__Items from a data source__.
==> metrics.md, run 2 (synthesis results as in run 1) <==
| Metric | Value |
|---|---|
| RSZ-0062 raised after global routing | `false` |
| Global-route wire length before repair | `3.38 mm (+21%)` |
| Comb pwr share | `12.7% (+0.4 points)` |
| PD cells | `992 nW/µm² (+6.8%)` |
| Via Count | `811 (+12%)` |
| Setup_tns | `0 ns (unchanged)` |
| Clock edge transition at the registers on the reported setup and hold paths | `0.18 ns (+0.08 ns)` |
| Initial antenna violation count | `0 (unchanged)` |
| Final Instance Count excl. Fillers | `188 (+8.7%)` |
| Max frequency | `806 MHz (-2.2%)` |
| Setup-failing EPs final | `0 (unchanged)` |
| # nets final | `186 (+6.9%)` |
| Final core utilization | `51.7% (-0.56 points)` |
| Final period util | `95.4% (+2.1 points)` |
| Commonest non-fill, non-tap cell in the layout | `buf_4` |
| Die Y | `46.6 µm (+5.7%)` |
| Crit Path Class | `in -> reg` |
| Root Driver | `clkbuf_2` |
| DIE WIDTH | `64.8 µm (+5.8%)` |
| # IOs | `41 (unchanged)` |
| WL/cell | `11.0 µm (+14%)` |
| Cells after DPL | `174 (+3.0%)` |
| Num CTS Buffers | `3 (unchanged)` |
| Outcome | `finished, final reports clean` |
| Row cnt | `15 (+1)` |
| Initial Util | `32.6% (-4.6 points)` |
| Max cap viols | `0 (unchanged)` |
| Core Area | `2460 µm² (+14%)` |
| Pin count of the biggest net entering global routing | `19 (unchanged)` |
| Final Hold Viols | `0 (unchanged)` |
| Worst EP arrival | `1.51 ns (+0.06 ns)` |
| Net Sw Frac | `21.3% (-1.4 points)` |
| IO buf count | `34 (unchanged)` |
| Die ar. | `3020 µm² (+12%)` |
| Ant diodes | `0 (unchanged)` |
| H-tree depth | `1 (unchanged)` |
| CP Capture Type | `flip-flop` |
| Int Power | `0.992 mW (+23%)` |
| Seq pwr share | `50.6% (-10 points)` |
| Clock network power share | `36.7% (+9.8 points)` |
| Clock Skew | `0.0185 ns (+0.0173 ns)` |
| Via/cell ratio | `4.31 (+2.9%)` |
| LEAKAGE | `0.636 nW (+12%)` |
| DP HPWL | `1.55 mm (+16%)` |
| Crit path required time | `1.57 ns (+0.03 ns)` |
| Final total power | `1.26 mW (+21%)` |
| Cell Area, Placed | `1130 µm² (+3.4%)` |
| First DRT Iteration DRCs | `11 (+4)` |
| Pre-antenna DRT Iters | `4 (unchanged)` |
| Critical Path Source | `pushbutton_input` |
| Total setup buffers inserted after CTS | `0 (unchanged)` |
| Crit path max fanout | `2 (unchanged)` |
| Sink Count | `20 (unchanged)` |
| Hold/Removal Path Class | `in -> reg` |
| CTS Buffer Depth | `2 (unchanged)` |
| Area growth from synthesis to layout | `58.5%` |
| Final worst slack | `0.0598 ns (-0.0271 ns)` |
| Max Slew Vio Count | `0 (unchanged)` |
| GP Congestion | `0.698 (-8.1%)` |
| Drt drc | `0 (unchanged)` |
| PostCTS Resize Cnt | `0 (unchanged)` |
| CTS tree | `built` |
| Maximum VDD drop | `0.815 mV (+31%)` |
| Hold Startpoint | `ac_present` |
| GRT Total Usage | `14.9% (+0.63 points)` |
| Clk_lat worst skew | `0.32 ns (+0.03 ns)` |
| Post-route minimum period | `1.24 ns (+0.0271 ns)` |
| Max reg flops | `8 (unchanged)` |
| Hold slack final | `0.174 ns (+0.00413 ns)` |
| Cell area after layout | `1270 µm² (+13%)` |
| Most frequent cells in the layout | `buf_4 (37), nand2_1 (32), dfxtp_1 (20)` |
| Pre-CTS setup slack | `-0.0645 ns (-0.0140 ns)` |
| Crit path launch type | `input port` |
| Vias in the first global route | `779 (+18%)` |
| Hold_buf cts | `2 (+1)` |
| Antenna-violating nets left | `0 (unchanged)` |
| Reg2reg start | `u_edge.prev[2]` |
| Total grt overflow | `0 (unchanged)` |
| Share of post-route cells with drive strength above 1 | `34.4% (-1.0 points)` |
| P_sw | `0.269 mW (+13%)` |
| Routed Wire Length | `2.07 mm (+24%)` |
### config.mk
export PLATFORM = sky130hd
export DESIGN_NAME = dfpm_top
export DESIGN_NICKNAME = d
export VERILOG_FILES = /design/src/hw/dfpm_pkg.sv /design/src/hw/dfpm_edge_div.sv /design/src/hw/dfpm_frac_div.sv /design/src/hw/dfpm_top.sv
export SDC_FILE = /design/constraint.sdc
export NUM_CORES = 2
export LEC_CHECK = 0
export ABC_AREA = 0
export BUFFER_PORTS_ARGS = -buffer_cell sky130_fd_sc_hd__buf_2
export CAP_MARGIN = 20
export CORE_UTILIZATION = 65
export CTS_BUF_LIST = sky130_fd_sc_hd__clkbuf_4
export DETAILED_ROUTE_END_ITERATION = 8
export PLACE_DENSITY = 0.93
export SYNTH_ARGS = -nofsm -noshare
export SYNTH_HDL_FRONTEND = slang
export SYNTH_SLANG_ARGS = --single-unit
### constraint.sdc
create_clock -name ref_clk -period 18.73 [get_ports ref_clk]
set_input_delay 2.8095 -clock ref_clk [delete_from_list [all_inputs] [get_ports ref_clk]]
set_output_delay 2.8095 -clock ref_clk [all_outputs]
set_load 0.005 [all_outputs]
### src/hw/dfpm_pkg.sv
package dfpm_pkg;

    // ----------------------------------------
    // Bus geometry and register map
    // ----------------------------------------
    localparam int DATA_W = 8;
    localparam int ADDR_W = 4;
    localparam int IDX_W = 3;
    localparam logic [ADDR_W-1:0] REG_CTRL = 4'h0;
    localparam logic [ADDR_W-1:0] REG_PRI_CFG = 4'h1;
    localparam logic [ADDR_W-1:0] REG_SEC_CFG = 4'h2;
    localparam logic [ADDR_W-1:0] REG_PRI_DIV_LO = 4'h3;
    localparam logic [ADDR_W-1:0] REG_PRI_DIV_HI = 4'h4;
    localparam logic [ADDR_W-1:0] REG_SEC_DIV_LO = 4'h5;
    localparam logic [ADDR_W-1:0] REG_SEC_DIV_HI = 4'h6;
    localparam logic [ADDR_W-1:0] REG_TRIM_LO = 4'h7;
    localparam logic [ADDR_W-1:0] REG_TRIM_HI = 4'h8;
    localparam logic [ADDR_W-1:0] REG_FREQ1 = 4'h9;
    localparam logic [ADDR_W-1:0] REG_FREQ2 = 4'ha;
    localparam logic [ADDR_W-1:0] REG_FREQ3 = 4'hb;
    localparam logic [ADDR_W-1:0] REG_PHASE1 = 4'hc;
    localparam logic [ADDR_W-1:0] REG_PHASE2 = 4'hd;
    localparam logic [ADDR_W-1:0] REG_STATUS = 4'he;

    // ----------------------------------------
    // Field layouts
    // ----------------------------------------
    typedef enum logic [1:0] {
        LM_DIRECT = 2'h0,
        LM_EIGHT_KHZ_LOCK_MODE = 2'h1,
        LM_DIVIDE = 2'h2,
        LM_RSVD = 2'h3
    } dfpm_lmode_t;

    typedef struct packed {
        logic [1:0] rsvd;
        logic [IDX_W-1:0] forceIdx;
        logic forceEn;
        logic srcSel;
        logic measVsPri;
    } dfpm_ctrl_t;

    typedef struct packed {
        logic [3:0] bw;
        logic cleanupPri;
        logic at8k;
        dfpm_lmode_t mode;
    } dfpm_cfg_t;

    typedef struct packed {
        logic [1:0] rsvd;
        logic secValid;
        logic priValid;
        dfpm_lmode_t copyMode;
        logic secAt8k;
        logic freeRun;
    } dfpm_status_t;

    // ----------------------------------------
    // Reset values and limits
    // ----------------------------------------
    localparam logic [DATA_W-1:0] CTRL_RST = 8'h00;
    localparam logic [DATA_W-1:0] PRI_CFG_RST = 8'h60;
    localparam logic [DATA_W-1:0] SEC_CFG_RST = 8'h00;
    localparam logic [15:0] DIV_RST = 16'h0001;
    localparam logic [15:0] TRIM_RST = 16'h0000;
    localparam logic [3:0] PRI_BW_MAX = 4'hc;
    localparam logic [3:0] SEC_BW_MAX = 4'h3;

    // ----------------------------------------
    // Measurement scaling
    // ----------------------------------------
    localparam int CLK_HZ = 200_000_000;
    localparam int PHASE_CORNER_HZ = 100;
    localparam int TWO_PI_E3 = 6283;
    localparam int PHASE_LPF_SH =
        $clog2(CLK_HZ / PHASE_CORNER_HZ * 1000 / TWO_PI_E3);
    localparam int PHASE_STEPS = 512;
    localparam int PHASE_QW = $clog2(PHASE_STEPS);
    localparam int PHASE_W = 16;
    localparam int RATE_OFFSET_READING_W = 24;
    localparam int RATE_OFFSET_READING_RANGE_PPM = 80;
    localparam int RATE_OFFSET_READING_LSB_E7PPM = 3068;
    localparam int RATE_OFFSET_READING_LIMIT = RATE_OFFSET_READING_RANGE_PPM * 10_000_000 / RATE_OFFSET_READING_LSB_E7PPM;
    localparam int INT_FRAC = 8;

endpackage

### src/hw/dfpm_edge_div.sv
`timescale 1ns/1ps
module dfpm_edge_div #(
    parameter int RW = 16
) (
    input wire logic ref_clk, // System clock
    input wire logic rst_n, // Sync reset
    input wire logic clkEn, // State freeze when low
    input wire logic lvl, // Sampled reference level
    input wire logic divOn, // Divide instead of pass
    input wire logic [RW-1:0] ratio, // Edges per output edge
    output logic edgeOut // One-cycle edge pulse
);
    if (RW < 2) begin : g_bad
        $error("RW too small");
    end

    logic prev_r;
    logic [RW-1:0] cnt_r;
    wire rise = lvl & ~prev_r;
    wire [RW-1:0] cntInc = cnt_r + 1'b1;
    // Ratio of zero behaves as one
    wire last = !divOn || (cntInc >= ratio);

    always_ff @(posedge ref_clk) begin
        if (!rst_n) begin
            // Seeded from the pin, so a high input gives no edge at release
            prev_r <= lvl;
            cnt_r <= '0;
            edgeOut <= 1'b0;
        end else if (clkEn) begin
            prev_r <= lvl;
            edgeOut <= rise && last;
            if (rise) begin
                cnt_r <= last ? '0 : cntInc;
            end
        end
    end
endmodule

### src/hw/dfpm_frac_div.sv
`timescale 1ns/1ps
module dfpm_frac_div #(
    parameter int CW = 20,
    parameter int QW = 9
) (
    input wire logic ref_clk, // System clock
    input wire logic rst_n, // Sync reset
    input wire logic clkEn, // State freeze when low
    input wire logic start, // Begin num/den division
    input wire logic [CW-1:0] num, // Numerator, below den
    input wire logic [CW-1:0] den, // Denominator
    output logic done, // One-cycle result pulse
    output logic [QW-1:0] quot // Fraction num/den in QW bits
);
    if (QW < 2 || CW < 2) begin : g_bad
        $error("bad divider widths");
    end

    logic [CW:0] rem_r;
    logic [CW:0] den_r;
    logic [QW-1:0] q_r;
    logic [$clog2(QW+1)-1:0] cnt_r;
    wire [CW:0] twice = {rem_r[CW-1:0], 1'b0};
    wire ge = twice >= den_r;
    wire busy = cnt_r != '0;

    always_ff @(posedge ref_clk) begin
        if (!rst_n) begin
            rem_r <= '0;
            den_r <= '0;
            q_r <= '0;
            cnt_r <= '0;
            done <= 1'b0;
            quot <= '0;
        end else if (clkEn) begin
            done <= busy && cnt_r == 1'b1;
            if (busy) begin
                rem_r <= ge ? twice - den_r : twice;
                q_r <= {q_r[QW-2:0], ge};
                cnt_r <= cnt_r - 1'b1;
                if (cnt_r == 1'b1) begin
                    quot <= {q_r[QW-2:0], ge};
                end
            // New starts are dropped while busy
            end else if (start) begin
                rem_r <= {1'b0, num};
                den_r <= {1'b0, den};
                cnt_r <= ($clog2(QW+1))'(QW);
            end
        end
    end
endmodule

### src/hw/dfpm_top.sv
// What this block does
// - Setting measure-vs-primary puts the secondary loop into free-run.
// - In that mode secondary locking stops; detector compares both selected references.
// - Software may force any input to be the secondary selected reference.
// - Frequency reading over three registers follows the measurement source select.
// - Frequency step 0.0003068 ppm, clamped to plus or minus 80 ppm.
// - Frequency reading is the integral path, averaging inversely with bandwidth.
// - Phase reading over two registers follows the same source select.
// - Phase step about 0.703 degrees, low-pass averaged near 61 Hz.
// - Primary phase is always selected reference against its feedback clock.
// - Copy of primary reference is divided to 8 kHz when secondary is, except when primary is in divide mode with its 8 kHz flag clear.
// - Primary loop keeps locking per its own input configuration meanwhile.
// - Copy lock mode is chosen from both loops' modes per fixed table.
// - Frequency is referenced to the oscillator corrected by master clock trim.
// - Secondary cleanup PLL stays usable on primary-derived clock in this mode.
// - Primary bandwidth selectable among thirteen settings, 0.1 Hz to 400 Hz.
// - Secondary bandwidth selectable among several settings, 18 Hz to 70 Hz.
`timescale 1ns/1ps
module dfpm_top #(
    parameter int N_REF = 8,
    parameter int CW = 20
) (
    input wire logic ref_clk, // 200 MHz master clock
    input wire logic rst_n, // Sync reset
    input wire logic clkEn, // State freeze when low
    input wire logic [N_REF-1:0] refIn, // Input reference levels
    input wire logic [dfpm_pkg::IDX_W-1:0] priSelIdx, // Primary selected input
    input wire logic [dfpm_pkg::IDX_W-1:0] secAutoIdx, // Secondary auto choice
    input wire logic priFbEdge, // Primary feedback edge pulse
    input wire logic secFbEdge, // Secondary feedback edge pulse
    input wire logic [dfpm_pkg::ADDR_W-1:0] addr, // Register address
    input wire logic [dfpm_pkg::DATA_W-1:0] wrData, // Write data
    input wire logic wrEn, // Write strobe
    input wire logic rdEn, // Read strobe
    output logic [dfpm_pkg::DATA_W-1:0] rdData, // Read data, next cycle
    output logic secFreeRun, // Secondary in free-run
    output logic cleanupSrcPri, // Secondary cleanup PLL fed by primary
    output logic [dfpm_pkg::IDX_W-1:0] secSelIdx // Secondary selected input
);
    if (N_REF < 2 || N_REF > (1 << dfpm_pkg::IDX_W) || CW < 8) begin : g_bad
        $error("N_REF or CW out of range");
    end

    // ----------------------------------------
    // Register storage
    // ----------------------------------------
    dfpm_pkg::dfpm_ctrl_t ctrl_r;
    dfpm_pkg::dfpm_cfg_t priCfg_r;
    dfpm_pkg::dfpm_cfg_t secCfg_r;
    logic [15:0] priDiv_r;
    logic [15:0] secDiv_r;
    logic [15:0] trim_r;
    logic [15:0] freqHold_r;
    logic [7:0] phaseHold_r;

    wire wrCtrl = wrEn && addr == dfpm_pkg::REG_CTRL;
    wire wrPriCfg = wrEn && addr == dfpm_pkg::REG_PRI_CFG;
    wire wrSecCfg = wrEn && addr == dfpm_pkg::REG_SEC_CFG;
    wire wrPriLo = wrEn && addr == dfpm_pkg::REG_PRI_DIV_LO;
    wire wrPriHi = wrEn && addr == dfpm_pkg::REG_PRI_DIV_HI;
    wire wrSecLo = wrEn && addr == dfpm_pkg::REG_SEC_DIV_LO;
    wire wrSecHi = wrEn && addr == dfpm_pkg::REG_SEC_DIV_HI;
    wire wrTrimLo = wrEn && addr == dfpm_pkg::REG_TRIM_LO;
    wire wrTrimHi = wrEn && addr == dfpm_pkg::REG_TRIM_HI;

    always_ff @(posedge ref_clk) begin
        if (!rst_n) begin
            ctrl_r <= dfpm_pkg::CTRL_RST;
            priCfg_r <= dfpm_pkg::PRI_CFG_RST;
            secCfg_r <= dfpm_pkg::SEC_CFG_RST;
        end else if (clkEn) begin
            if (wrCtrl) begin
                ctrl_r <= wrData;
            end
            if (wrPriCfg) begin
                priCfg_r <= wrData;
            end
            if (wrSecCfg) begin
                secCfg_r <= wrData;
            end
        end
    end

    always_ff @(posedge ref_clk) begin
        if (!rst_n) begin
            priDiv_r <= dfpm_pkg::DIV_RST;
            secDiv_r <= dfpm_pkg::DIV_RST;
            trim_r <= dfpm_pkg::TRIM_RST;
        end else if (clkEn) begin
            if (wrPriLo) begin
                priDiv_r[7:0] <= wrData;
            end
            if (wrPriHi) begin
                priDiv_r[15:8] <= wrData;
            end
            if (wrSecLo) begin
                secDiv_r[7:0] <= wrData;
            end
            if (wrSecHi) begin
                secDiv_r[15:8] <= wrData;
            end
            if (wrTrimLo) begin
                trim_r[7:0] <= wrData;
            end
            if (wrTrimHi) begin
                trim_r[15:8] <= wrData;
            end
        end
    end

    // ----------------------------------------
    // Secondary loop state
    // ----------------------------------------
    typedef enum logic {
        SEC_TRACK,
        SEC_FREERUN
    } dfpm_secst_t;

    dfpm_secst_t secState_r;
    dfpm_secst_t secState_nxt;

    always_comb begin
        case (secState_r)
            SEC_TRACK: secState_nxt = ctrl_r.measVsPri ? SEC_FREERUN : SEC_TRACK;
            SEC_FREERUN: secState_nxt = ctrl_r.measVsPri ? SEC_FREERUN : SEC_TRACK;
            default: secState_nxt = SEC_TRACK;
        endcase
    end

    wire measMode = secState_r == SEC_FREERUN;

    wire [dfpm_pkg::IDX_W-1:0] secIdxNxt = ctrl_r.forceEn ? ctrl_r.forceIdx : secAutoIdx;

    always_ff @(posedge ref_clk) begin
        if (!rst_n) begin
            secState_r <= SEC_TRACK;
            secFreeRun <= 1'b0;
            cleanupSrcPri <= 1'b0;
            secSelIdx <= '0;
        end else if (clkEn) begin
            secState_r <= secState_nxt;
            secFreeRun <= secState_nxt == SEC_FREERUN;
            cleanupSrcPri <= secCfg_r.cleanupPri;
            secSelIdx <= secIdxNxt;
        end
    end

    // ----------------------------------------
    // Reference paths and copy adaptation
    // ----------------------------------------
    wire priLvl = (int'(priSelIdx) < N_REF) ? refIn[priSelIdx] : 1'b0;
    wire secLvl = (int'(secSelIdx) < N_REF) ? refIn[secSelIdx] : 1'b0;

    wire secAt8k = secCfg_r.mode == dfpm_pkg::LM_EIGHT_KHZ_LOCK_MODE
        || (secCfg_r.mode == dfpm_pkg::LM_DIVIDE && secCfg_r.at8k);
    wire priDivide = priCfg_r.mode == dfpm_pkg::LM_DIVIDE;

    // copy follows secondary to 8 kHz unless primary divides with at8k clear
    wire dfpm_pkg::dfpm_lmode_t copyMode = !secAt8k ? dfpm_pkg::LM_DIRECT
        : priDivide ? (priCfg_r.at8k ? dfpm_pkg::LM_DIVIDE : dfpm_pkg::LM_DIRECT)
        : dfpm_pkg::LM_EIGHT_KHZ_LOCK_MODE;
    wire copyDivOn = copyMode != dfpm_pkg::LM_DIRECT;
    // primary path unaffected by measure mode
    wire priDivOn = priCfg_r.mode == dfpm_pkg::LM_EIGHT_KHZ_LOCK_MODE || priDivide;
    wire secDivOn = secCfg_r.mode == dfpm_pkg::LM_EIGHT_KHZ_LOCK_MODE
        || secCfg_r.mode == dfpm_pkg::LM_DIVIDE;

    logic priRefEdge;
    logic copyEdge;
    logic secRefEdge;

    dfpm_edge_div #(.RW(16)) uPriEdge (
        .ref_clk(ref_clk),
        .rst_n(rst_n),
        .clkEn(clkEn),
        .lvl(priLvl),
        .divOn(priDivOn),
        .ratio(priDiv_r),
        .edgeOut(priRefEdge)
    );

    dfpm_edge_div #(.RW(16)) uCopyEdge (
        .ref_clk(ref_clk),
        .rst_n(rst_n),
        .clkEn(clkEn),
        .lvl(priLvl),
        .divOn(copyDivOn),
        .ratio(priDiv_r),
        .edgeOut(copyEdge)
    );

    dfpm_edge_div #(.RW(16)) uSecEdge (
        .ref_clk(ref_clk),
        .rst_n(rst_n),
        .clkEn(clkEn),
        .lvl(secLvl),
        .divOn(secDivOn),
        .ratio(secDiv_r),
        .edgeOut(secRefEdge)
    );

    // ----------------------------------------
    // Phase detectors, averaging, integrals
    // ----------------------------------------
    localparam int SH = dfpm_pkg::PHASE_LPF_SH;
    localparam int QW = dfpm_pkg::PHASE_QW;
    localparam int PW = dfpm_pkg::PHASE_W;
    localparam int IW = dfpm_pkg::RATE_OFFSET_READING_W + dfpm_pkg::INT_FRAC;
    localparam logic signed [IW:0] INT_LIM =
        (IW+1)'(dfpm_pkg::RATE_OFFSET_READING_LIMIT) <<< dfpm_pkg::INT_FRAC;

    wire [3:0] priBw = (priCfg_r.bw > dfpm_pkg::PRI_BW_MAX) ? dfpm_pkg::PRI_BW_MAX
        : priCfg_r.bw;
    wire [3:0] secBw = (secCfg_r.bw > dfpm_pkg::SEC_BW_MAX) ? dfpm_pkg::SEC_BW_MAX
        : secCfg_r.bw;

    logic [1:0] refE;
    logic [1:0] cmpE;
    logic [1:0] hold;
    logic [3:0] gain [2];
    logic [1:0] valid;
    logic signed [PW-1:0] phaseAvg [2];
    logic signed [IW-1:0] integ [2];

    assign refE[0] = priRefEdge;
    assign cmpE[0] = priFbEdge;
    assign hold[0] = 1'b0;
    assign gain[0] = priBw;
    // in measure mode secondary compares copy with its reference
    assign refE[1] = secRefEdge;
    assign cmpE[1] = measMode ? copyEdge : secFbEdge;
    assign hold[1] = measMode;
    assign gain[1] = secBw;

    for (genvar k = 0; k < 2; k++) begin : g_loop
        logic [CW-1:0] since_r;
        logic [CW-1:0] period_r;
        logic valid_r;
        logic signed [QW-1:0] sample_r;
        logic signed [PW+SH-1:0] acc_r;
        logic signed [IW-1:0] int_r;
        logic done;
        logic [QW-1:0] quot;

        wire [CW-1:0] sinceInc = (since_r == '1) ? since_r : since_r + 1'b1;
        wire startDiv = cmpE[k] && valid_r && since_r < period_r;
        // Wrapped fraction of a cycle, step 360/512 degrees
        wire signed [QW-1:0] phaseNow = quot;
        wire signed [PW+SH-1:0] accStep =
            (((PW+SH)'(sample_r) <<< SH) - acc_r) >>> SH;
        wire signed [IW:0] intSum =
            (IW+1)'(int_r) + ((IW+1)'(phaseNow) <<< gain[k]);
        wire signed [IW:0] intSat = (intSum > INT_LIM) ? INT_LIM
            : (intSum < -INT_LIM) ? -INT_LIM : intSum;

        dfpm_frac_div #(.CW(CW), .QW(QW)) uDiv (
            .ref_clk(ref_clk),
            .rst_n(rst_n),
            .clkEn(clkEn),
            .start(startDiv),
            .num(since_r),
            .den(period_r),
            .done(done),
            .quot(quot)
        );

        always_ff @(posedge ref_clk) begin
            if (!rst_n) begin
                since_r <= '0;
                period_r <= '0;
                valid_r <= 1'b0;
            end else if (clkEn) begin
                since_r <= refE[k] ? '0 : sinceInc;
                if (refE[k]) begin
                    period_r <= sinceInc;
                    valid_r <= 1'b1;
                end
            end
        end

        always_ff @(posedge ref_clk) begin
            if (!rst_n) begin
                sample_r <= '0;
                acc_r <= '0;
            end else if (clkEn) begin
                acc_r <= acc_r + accStep;
                if (done) begin
                    sample_r <= phaseNow;
                end
            end
        end

        // integral saturates at the range limit
        always_ff @(posedge ref_clk) begin
            if (!rst_n) begin
                int_r <= '0;
            end else if (clkEn) begin
                if (hold[k]) begin
                    int_r <= '0;
                end else if (done) begin
                    int_r <= intSat[IW-1:0];
                end
            end
        end

        assign phaseAvg[k] = acc_r[PW+SH-1:SH];
        assign integ[k] = int_r;
        assign valid[k] = valid_r;
    end

    // ----------------------------------------
    // Readings
    // ----------------------------------------
    localparam int FW = dfpm_pkg::RATE_OFFSET_READING_W;
    localparam logic signed [FW+1:0] F_LIM = (FW+2)'(dfpm_pkg::RATE_OFFSET_READING_LIMIT);

    wire signed [IW-1:0] integSel = ctrl_r.srcSel ? integ[1] : integ[0];
    wire signed [FW+1:0] freqSum = (FW+2)'(integSel >>> dfpm_pkg::INT_FRAC)
        + (FW+2)'($signed(trim_r));
    wire signed [FW+1:0] freqSat = (freqSum > F_LIM) ? F_LIM
        : (freqSum < -F_LIM) ? -F_LIM : freqSum;
    wire [FW-1:0] freqNow = freqSat[FW-1:0];
    wire [PW-1:0] phaseNowSel = ctrl_r.srcSel ? phaseAvg[1] : phaseAvg[0];

    dfpm_pkg::dfpm_status_t status;
    assign status = '{rsvd: 2'h0, secValid: valid[1], priValid: valid[0],
        copyMode: copyMode, secAt8k: secAt8k, freeRun: measMode};

    logic [dfpm_pkg::DATA_W-1:0] rdMux;
    always_comb begin
        case (addr)
            dfpm_pkg::REG_CTRL: rdMux = ctrl_r;
            dfpm_pkg::REG_PRI_CFG: rdMux = priCfg_r;
            dfpm_pkg::REG_SEC_CFG: rdMux = secCfg_r;
            dfpm_pkg::REG_PRI_DIV_LO: rdMux = priDiv_r[7:0];
            dfpm_pkg::REG_PRI_DIV_HI: rdMux = priDiv_r[15:8];
            dfpm_pkg::REG_SEC_DIV_LO: rdMux = secDiv_r[7:0];
            dfpm_pkg::REG_SEC_DIV_HI: rdMux = secDiv_r[15:8];
            dfpm_pkg::REG_TRIM_LO: rdMux = trim_r[7:0];
            dfpm_pkg::REG_TRIM_HI: rdMux = trim_r[15:8];
            dfpm_pkg::REG_FREQ1: rdMux = freqNow[7:0];
            dfpm_pkg::REG_FREQ2: rdMux = freqHold_r[7:0];
            dfpm_pkg::REG_FREQ3: rdMux = freqHold_r[15:8];
            dfpm_pkg::REG_PHASE1: rdMux = phaseNowSel[7:0];
            dfpm_pkg::REG_PHASE2: rdMux = phaseHold_r;
            dfpm_pkg::REG_STATUS: rdMux = status;
            default: rdMux = '0;
        endcase
    end

    // Low byte read freezes the upper bytes, so multi-byte reads never tear
    wire rdFreqLo = rdEn && addr == dfpm_pkg::REG_FREQ1;
    wire rdPhaseLo = rdEn && addr == dfpm_pkg::REG_PHASE1;

    always_ff @(posedge ref_clk) begin
        if (!rst_n) begin
            rdData <= '0;
            freqHold_r <= '0;
            phaseHold_r <= '0;
        end else if (clkEn) begin
            rdData <= rdEn ? rdMux : '0;
            if (rdFreqLo) begin
                freqHold_r <= freqNow[23:8];
            end
            if (rdPhaseLo) begin
                phaseHold_r <= phaseNowSel[15:8];
            end
        end
    end
endmodule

__Exercise description__. Where a line in the records above includes the string "synthesis", show it.

__Worked solution__.
==> metrics.md, run 2 (synthesis results as in run 1) <==
| Area growth from synthesis to layout | `58.5%` |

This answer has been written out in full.